• Task goal
What lines in the data below mention the string "shrinks"? Copy them out.

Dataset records
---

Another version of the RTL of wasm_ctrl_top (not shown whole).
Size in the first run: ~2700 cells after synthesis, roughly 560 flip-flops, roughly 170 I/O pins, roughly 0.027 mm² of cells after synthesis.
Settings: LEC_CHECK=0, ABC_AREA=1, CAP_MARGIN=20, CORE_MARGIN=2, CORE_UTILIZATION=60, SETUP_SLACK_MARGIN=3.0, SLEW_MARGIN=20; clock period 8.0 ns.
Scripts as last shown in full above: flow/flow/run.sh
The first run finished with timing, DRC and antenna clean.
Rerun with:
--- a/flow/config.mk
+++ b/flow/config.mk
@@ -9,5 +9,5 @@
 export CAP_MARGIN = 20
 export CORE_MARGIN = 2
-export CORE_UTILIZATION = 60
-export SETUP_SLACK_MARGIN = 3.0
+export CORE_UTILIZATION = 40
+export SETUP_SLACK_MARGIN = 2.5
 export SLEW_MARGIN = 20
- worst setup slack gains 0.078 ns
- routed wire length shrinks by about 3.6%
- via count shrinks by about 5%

• Result below
- routed wire length shrinks by about 3.6%
- via count shrinks by about 5%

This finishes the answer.